O recolher obrigatório, habitual na cidade entre as 20:00 e as 07:00 (18:00 e 05:00 em Lisboa), será aplicado e os habitantes "poderão deslocar-se livremente em Kiev no domingo durante o dia", precisou, sem explicar os motivos da alteração.

Hoje de manhã, Klitschko tinha escrito nas redes sociais que o recolher obrigatório iria "durar das 20:00 de sábado às 07:00 de segunda-feira, 28 de março".

O recolher obrigatório proíbe os cidadãos de saírem de casa nesse período, exceto para se deslocarem para os abrigos em caso de alerta.
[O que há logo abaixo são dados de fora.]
## config.mk

```make
export PLATFORM = sky130hd
export DESIGN_NAME = rx_buffer_ctrl
export DESIGN_NICKNAME = d
export VERILOG_FILES = /design/src/source/rx_buffer_pkg.sv /design/src/source/rx_buffer_ctrl.sv
export SDC_FILE = /design/constraint.sdc
export NUM_CORES = 1
export LEC_CHECK = 0
export BUFFER_PORTS_ARGS = -buffer_cell sky130_fd_sc_hd__buf_2
export CAP_MARGIN = 15
export CORE_MARGIN = 4
export CORE_UTILIZATION = 50
export CTS_BUF_LIST = sky130_fd_sc_hd__clkbuf_4
export CTS_CLUSTER_SIZE = 8
export DETAILED_ROUTE_END_ITERATION = 8
export GPL_ROUTABILITY_DRIVEN = 0
export PLACE_DENSITY = 0.82
export SLEW_MARGIN = 20
export SYNTH_ARGS = -nofsm -noshare
export SYNTH_HDL_FRONTEND = slang
export SYNTH_SLANG_ARGS = --single-unit
```

## constraint.sdc

```tcl
create_clock -name i_clk -period 2.6 [get_ports i_clk]
set_input_delay 0.26 -clock i_clk [delete_from_list [all_inputs] [get_ports i_clk]]
set_output_delay 0.26 -clock i_clk [all_outputs]
set_load 0.01 [all_outputs]
```

## src/source/rx_buffer_pkg.sv

```systemverilog
package rx_buffer_pkg;

  // --------------------------------------------------
  // Word and request types
  // --------------------------------------------------

  localparam int BYTES_PER_WORD = 8;

  typedef logic [8*BYTES_PER_WORD-1:0] word_t;

  // Encoding matches the 2-bit wordsize port of the parser
  typedef enum logic [1:0] {
    SIZE_8  = 2'd0,
    SIZE_16 = 2'd1,
    SIZE_32 = 2'd2,
    SIZE_64 = 2'd3
  } word_size_t;

  typedef struct packed {
    word_size_t size;
    logic [2:0] offset;
  } access_sel_t;

  // What the aligner does with the RAM word of this cycle
  typedef enum logic [1:0] {
    PH_NONE,
    PH_WHOLE,
    PH_HEAD,
    PH_TAIL
  } read_phase_t;

  typedef enum logic [2:0] {
    ST_IDLE,
    ST_LOAD,
    ST_READ_WAIT,
    ST_READ_WHOLE,
    ST_READ_NEXT,
    ST_READ_HEAD,
    ST_READ_TAIL
  } ctrl_state_t;

  // Number of bytes in a read of the given size, 1 to 8
  function automatic logic [3:0] size_bytes(word_size_t size);
    return 4'd1 << size;
  endfunction

endpackage

```

## src/source/rx_buffer_ctrl.sv

```systemverilog
`timescale 1ns/1ns

module rx_buffer_ctrl import rx_buffer_pkg::*; #(
  parameter int ADDR_WIDTH = 8
) (
  input  logic                  i_clk,
  input  logic                  i_areset,
  input  logic                  i_dispatch_packet_available,
  input  logic                  i_dispatch_fifo_empty,
  input  logic                  i_parser_busy,
  input  logic                  i_load_done,
  input  logic                  i_access_port_rd_en,
  input  logic [ADDR_WIDTH+2:0] i_access_port_addr,
  input  word_size_t            i_access_port_wordsize,
  output logic                  o_load,
  output logic [ADDR_WIDTH-1:0] o_rd_addr,
  output access_sel_t           o_sel,
  output read_phase_t           o_phase,
  output logic                  o_access_port_wait
);

  ctrl_state_t state;
  ctrl_state_t state_next;
  logic        load_start;
  logic        read_accept;
  logic        req_crosses;

  assign load_start = (state == ST_IDLE) && i_dispatch_packet_available &&
                      !i_dispatch_fifo_empty && !i_parser_busy;

  // A load starting in the same cycle wins over a read request
  assign read_accept = (state == ST_IDLE) && !load_start && i_access_port_rd_en;

  // Read spills into the next word when offset plus length passes 8
  assign req_crosses = ({1'b0, i_access_port_addr[2:0]} +
                        size_bytes(i_access_port_wordsize)) > BYTES_PER_WORD;

  // --------------------------------------------------
  // State machine
  // --------------------------------------------------

  always_comb begin
    state_next = state;
    case (state)
      ST_IDLE: begin
        if (load_start) begin
          state_next = ST_LOAD;
        end else if (read_accept) begin
          state_next = req_crosses ? ST_READ_NEXT : ST_READ_WAIT;
        end
      end
      ST_LOAD: begin
        if (i_load_done) begin
          state_next = ST_IDLE;
        end
      end
      ST_READ_WAIT:  state_next = ST_READ_WHOLE;
      ST_READ_WHOLE: state_next = ST_IDLE;
      ST_READ_NEXT:  state_next = ST_READ_HEAD;
      ST_READ_HEAD:  state_next = ST_READ_TAIL;
      ST_READ_TAIL:  state_next = ST_IDLE;
      default:       state_next = ST_IDLE;
    endcase
  end

  always_ff @(posedge i_clk or posedge i_areset) begin
    if (i_areset) begin
      state              <= ST_IDLE;
      o_access_port_wait <= 1'b0;
    end else begin
      state <= state_next;
      // Wait drops at the same edge the aligner raises dv
      if (read_accept) begin
        o_access_port_wait <= 1'b1;
      end else if (state == ST_READ_WHOLE || state == ST_READ_TAIL) begin
        o_access_port_wait <= 1'b0;
      end
    end
  end

  // Request address and selection are held for the whole read
  always_ff @(posedge i_clk) begin
    if (read_accept) begin
      o_rd_addr    <= i_access_port_addr[ADDR_WIDTH+2:3];
      o_sel.size   <= i_access_port_wordsize;
      o_sel.offset <= i_access_port_addr[2:0];
    end else if (state == ST_READ_NEXT) begin
      // First word is already being read so move on to the second
      o_rd_addr <= o_rd_addr + 1'b1;
    end
  end

  // --------------------------------------------------
  // Outputs to loader and aligner
  // --------------------------------------------------

  assign o_load = (state == ST_LOAD);

  always_comb begin
    case (state)
      ST_READ_WHOLE: o_phase = PH_WHOLE;
      ST_READ_HEAD:  o_phase = PH_HEAD;
      ST_READ_TAIL:  o_phase = PH_TAIL;
      default:       o_phase = PH_NONE;
    endcase
  end

  // Wait is high exactly while a read is in progress
  a_wait_during_read : assert property (
    @(posedge i_clk) disable iff (i_areset)
    o_access_port_wait == !(state inside {ST_IDLE, ST_LOAD})
  );

endmodule

```

Yosys cells after proc, flatten, opt, wreduce, memory -nomap -nowiden:

Index checks and enable logic that the tools add are counted.
Widths: inputs -> output; s select.

* register bits after elaboration: 17
* input bits: 20
* output and inout port bits: 17
* word-level logic and storage cells: 40

* add/sub/neg operators: 2
* magnitude comparators: 1
* equal/unequal tests: 8
* shift operators: 1
* multiplexer cells: 10
* reductions and logical operators: 13

Operators by type and width (count)
* $mux 8: 2
* $pmux 3 s5: 1
* $mux 3: 4
* $eq 3x3->1 const B: 3
* $add 8x1->8 const B: 1
* $eq 3x2->1 const B: 2
* $pmux 2 s3: 1
* $add 3x4->5: 1
* $gt 5x4->1 const B: 1
* $logic_and 1x1->1: 5
* $reduce_bool 2->1: 2
* $shl 1x2->4 const A: 1
* $eq 3x1->1 const B: 1
* $logic_not 1->1: 3
* $logic_not 3->1: 1
* $ne 3x3->1 const B: 1
* $mux 1: 2
* $ne 2x2->1 const B: 1
* $reduce_and 2->1: 1
* $logic_or 1x1->1: 1

Longest topological paths before layout:

* word-level depth: 10
* mapped depth: 8

Least setup slack after synthesis:

Ideal clock, no wire load.

* path kind: flip-flop to flip-flop
* start: register state[2]
* end: register o_rd_addr[0] (enable)
* setup time: 0.375 ns
* data arrival time: 1.454 ns
* required time: 2.225 ns
* slack: 0.770 ns
* stages on the path, launching flop included: 4
* path buffers: 0
* cells stage by stage: dfrtp_1 -> nand2b_1 -> or3_1 -> a21oi_1

* word-level cells in the longest chain between the ends: 8
* elaborated cells between the ends (all ways): 9
* those cells by class: 1 x eq/ne; 8 x reduce/logical

RTL lines
* start: declaration: RTL line rx_buffer_ctrl.sv:22 `ctrl_state_t state;`
* start signal: assignment: RTL line rx_buffer_ctrl.sv:71 `state <= state_next;`
* $logic_not 3->1: RTL line rx_buffer_ctrl.sv:28, rx_buffer_ctrl.sv:32
* $logic_and 1x1->1 (2 in a row): RTL line rx_buffer_ctrl.sv:28 `assign load_start = (state == ST_IDLE) && i_dispatch_packet_available &&`
* $logic_and 1x1->1: RTL line rx_buffer_ctrl.sv:29 `!i_dispatch_fifo_empty && !i_parser_busy;`
* $logic_not 1->1: RTL line rx_buffer_ctrl.sv:32 `assign read_accept = (state == ST_IDLE) && !load_start && i_access_port_rd_en;`
* $logic_and 1x1->1 (2 in a row): RTL line rx_buffer_ctrl.sv:32
* $reduce_bool 2->1 (no line) *
* end signal: assignment: RTL line rx_buffer_ctrl.sv:84 `o_rd_addr <= i_access_port_addr[ADDR_WIDTH+2:3];`
* end signal: assignment: RTL line rx_buffer_ctrl.sv:89 `o_rd_addr <= o_rd_addr + 1'b1;`
* end: declaration: RTL line rx_buffer_ctrl.sv:16 `output logic [ADDR_WIDTH-1:0] o_rd_addr,`

Mark *: on every way between the ends. The rest lies on a longest branch, timed or not.
A chain may end at the register's enable or synchronous reset.

Worst setup path after layout:

* start: input i_access_port_wordsize[0]
* end: register state[1]

* word-level cells in the longest chain between the ends: 7

RTL lines
* start: declaration: RTL line rx_buffer_ctrl.sv:14 `input word_size_t i_access_port_wordsize,`
* $shl 1x2->4: RTL line rx_buffer_pkg.sv:44 `return 4'd1 << size;`
* $add 3x4->5: RTL line rx_buffer_ctrl.sv:35 `assign req_crosses = ({1'b0, i_access_port_addr[2:0]} +`
* $gt 5x4->1: RTL line rx_buffer_ctrl.sv:36 `size_bytes(i_access_port_wordsize)) > BYTES_PER_WORD;`
* $mux 3: RTL line rx_buffer_ctrl.sv:49 `state_next = req_crosses ? ST_READ_NEXT : ST_READ_WAIT;`
* $mux 3: RTL line rx_buffer_ctrl.sv:48 `end else if (read_accept) begin`
* $mux 3: RTL line rx_buffer_ctrl.sv:46 `if (load_start) begin`
* $pmux 3 s5: RTL line rx_buffer_ctrl.sv:44 `case (state)`

No other way between the ends. The select of a mux whose other input is x is not followed.

==> impl_metrics.toml <==
[min_path]
hold_depth = 1
hold_class = "input port to flip-flop"

[sta]
fin_crit_ps = 1800
finalCritPeriodShare_pct = 69.1
tightestPinTransition_ps = 578
rsz0062_at_grt = "false"
setup_viol = 0
timing.slew.headroom_pct = 61.4
setup_tns_ps = 0
clock_skew_ps = 1.41
max_freq_ghz = 0.557
finalHoldViolations = 0
slew_violations = 0

[pwr]
finalPower_mw = 1.27
powerDensity_nw_per_um2 = 1010
ir_worst_vdd_uv = 684
p_leak_nw = 0.550

[detailed_routing]
via_per_inst = 5.04
drt_drc_violations_left = 0
firstDrtPassIters = 4
wl_per_cell_um = 13.1
final_antenna_net_count = 0
wirelength_mm = 2.13
vias = 822
first_iter_violations = 17

[floorplanning]
rows = 16
core-area_um2 = 1940
die_h_um = 53.2
pin_count = 37
start_util_pct = 52.5
die-area_um2 = 2830
die_w_um = 53.2

[clock_tree]
clkSinkCount = 17
clk_pin_slew_ps = 90
cts_tree = "built"
cts_resized = 0
clkLatencyLatePin_ps = 290
cts.path.max_buffers = 2
root_buffer = "clkbuf_4"
numCtsBuffers = 3
cts.htree.levels = 1

[setup_path]
crit_cells = 9
crit_slowest_cell = "fa_1"
cp-end-kind = "flip-flop"
start_kind = "input port"
ff2ff_path_depth = 4
crit_buf_inv = 2
crit_path_cell_trace = "buf_2 > nor2_1 > ha_1 > inv_1 > fa_1 > nand2b_1 > o22ai_1 > a221o_1 > a21o_1"
worstPathMaxFanout = 6
crit_type = "input port to flip-flop"
crit_arrival_ps = 1980
cp_top_family = "compound AO/OA/AOI/OAI gates"
slowest_delay_ps = 440
cp.required_ps = 2790

[layout]
stdcell_count = 163
antenna_cells = 0
fill_cells = 165
area_growth_pct = 24.2
fin_nets = 162
utilization_pct = 65.2
layout-drive-gt1-share_pct = 33.8

[synth]
synth_enable_flop_cells = 13
yosysSeqAreaShare_pct = 48.1
synth_top_area_share_pct = 38.3
async_flop_share_pct = 23.5
synth_top_cell_by_area = "edfxtp_1"
synthTopCellsByCount = "edfxtp_1 (13), nand2_1 (12), o21ai_0 (10)"
syn_inst = 95
synth_fp_nets = 120
avgSynthCellArea_um2 = 10.7
yosysUniqueCellTypes = 32
synth_most_common_cell = "edfxtp_1"
synth_seq_cells = 17
yosysWarnings = 0
ys_top_cells_by_area = "edfxtp_1 (38%), dfrtp_1 (9.8%), ha_1 (4.9%), o21ai_0 (4.9%), nand2_1 (4.4%)"
ys.flop_type = "edfxtp_1"
synth_area_um2 = 1020

[global_route]
overflow = 0
antenna_found_initial = 0
grt_pass1_vias = 793
grtUsageTotal_pct = 17.6
grt_pass1_wl_mm = 3.44
grt_max_degree = 16

[placement]
io_buffers = 36
place_hpwl_mm = 1.77
place_inst = 158

[run]
max_cap_viol_count = 0

[run_status]
status = "complete, no violations"
report_power, final:
part | switching, mW | leakage [nW] | internal, mW
Combinational | 0.294 | 0.361 | 0.260
Clock | 0.0800 | 0.0184 | 0.0701
Sequential | 0.118 | 0.171 | 0.452
Total | 0.492 | 0.550 | 0.782
cells by family after synthesis:
| group | Yosys count | share of synthesized area (%) |
|---|---|---|
| and+or+nand+nor | 35 | 19.4 |
| AOI/OAI and AO/OA | 21 | 13.4 |
| DFF | 17 | 48.1 |
| buffers and inverters | 9 | 5.15 |
| xor gates and xnor gates | 7 | 6.01 |
| adders and majority gates | 5 | 6.87 |
| muxes | 1 | 1.10 |
placed cells by master (no fill, tap or decap), types with 2 or more instances in the layout:
cell      instances
a21oi_1           2
buf_4             3
buf_2            36
clkbuf_4          4
nor3b_1           2
o21ai_0          10
dfrtp_1           4
nand2b_1          7
o22ai_1           2
and2_1            2
nor2b_1           2
xor2_1            3
nand2_1          12
nand3_1           2
nor2_1            3
inv_1             6
xnor2_1           4
edfxtp_1         13
ha_1              4
flip-flops by register name (all words and copies together), names as in the netlist:
| name | cells |
|---|---|
| state | 3 |
| o_sel | 5 |
| o_rd_addr | 8 |
| o_access_port_wait | 1 |
per-stage QoR:
step / hold slack (ps) / instance area, µm² / worst slack, ps
after detailed placement: 148 / 1230 / 485
after floorplan: 26.1 / 1020 / 770
final: 166 / 1270 / 805
after global placement: 142 / 1230 / 598
after CTS: 156 / 1270 / 802
after global routing: 150 / 1270 / 761
what timing repair did:
item                                   CTS  global route
hold buffers                             1             0
buffers inserted                         0             0
endpoints found under the hold margin    4             0
setup endpoints to repair                0             0
routing by layer:
layer / GRT usage [%] / wire (µm) / vias to the layer above
li1: - / - / 420
met1: 18.7 / 793 / 372
met5: 0 / 0 / -
met4: 11.9 / 38 / 0
met3: 2.82 / 148 / 4
met2: 31.6 / 1150 / 26
area by class of cell:
cell class	instances	area [µm²]	area share, %
clock buffer	4	30.0	2.37
timing repair buffer	40	213	16.8
tap	27	33.8	2.67
inverter	6	22.5	1.78
multi-input combinational	69	477	37.6
sequential	17	490	38.7
worst paths after layout:
| path | end | slack, ps | startpoint |
|---|---|---|---|
| min in group asynchronous | o_access_port_wait$_DFFE_PP0P_ | 410 | i_areset |
| min reg2reg | o_access_port_wait$_DFFE_PP0P_ | 530 | o_access_port_wait$_DFFE_PP0P_ |
| min | o_sel[0]$_DFFE_PP_ | 170 | i_access_port_addr[0] |
| max | state[1]$_DFFE_PP0P_ | 800 | i_access_port_wordsize[0] |
| max in group asynchronous | state[2]$_DFFE_PP0P_ | 2050 | i_areset |
| max reg2reg | o_rd_addr[6]$_DFFE_PP_ | 870 | state[2]$_DFFE_PP0P_ |
No activity file was read; power rests on OpenSTA's default activity.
Os transportes públicos e o comércio, incluindo farmácias e postos de abastecimento de combustíveis, também estão impedidos de funcionar.

Vários recolher obrigatórios foram já impostos na capital ucraniana desde o início da invasão russa, em 24 de fevereiro, o último dos quais durou 35 horas, entre 21 e 23 de março.
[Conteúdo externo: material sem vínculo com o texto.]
**config.mk**
```make
export PLATFORM = sky130hd
export DESIGN_NAME = rx_fifo_loader
export DESIGN_NICKNAME = d
export VERILOG_FILES = /design/src/source/rx_buffer_pkg.sv /design/src/source/rx_fifo_loader.sv
export SDC_FILE = /design/constraint.sdc
export NUM_CORES = 1
export LEC_CHECK = 0
export BUFFER_PORTS_ARGS = -buffer_cell sky130_fd_sc_hd__clkbuf_2
export CORE_MARGIN = 10
export CORE_UTILIZATION = 31
export CTS_CLUSTER_DIAMETER = 150
export DETAILED_ROUTE_END_ITERATION = 16
export GPL_TIMING_DRIVEN = 0
export HOLD_SLACK_MARGIN = 0.05
export PLACE_DENSITY = 0.89
export SYNTH_ARGS = -nofsm -noshare
export SYNTH_HDL_FRONTEND = slang
export SYNTH_SLANG_ARGS = --single-unit
```
**constraint.sdc**
```tcl
create_clock -name i_clk -period 2.6 [get_ports i_clk]
set_clock_uncertainty 0.15 [all_clocks]
set_input_delay 0.52 -clock i_clk [delete_from_list [all_inputs] [get_ports i_clk]]
set_output_delay 0.52 -clock i_clk [all_outputs]
set_load 0.01 [all_outputs]
```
A Rússia lançou em 24 de fevereiro uma ofensiva militar na Ucrânia que causou, entre a população civil, pelo menos 1.081 mortos, incluindo 93 crianças, e 1.707 feridos, entre os quais 120 são menores, e provocou a fuga de mais 10 milhões de pessoas, das quais 3,7 milhões foram para os países vizinhos, segundo os mais recentes dados da ONU, que alerta para a probabilidade de o número real de vítimas civis ser muito maior.

Segundo as Nações Unidas, cerca de 13 milhões de pessoas necessitam de assistência humanitária na Ucrânia.

A invasão russa foi condenada pela generalidade da comunidade internacional, que respondeu com o envio de armamento para a Ucrânia e o reforço de sanções económicas e políticas a Moscovo.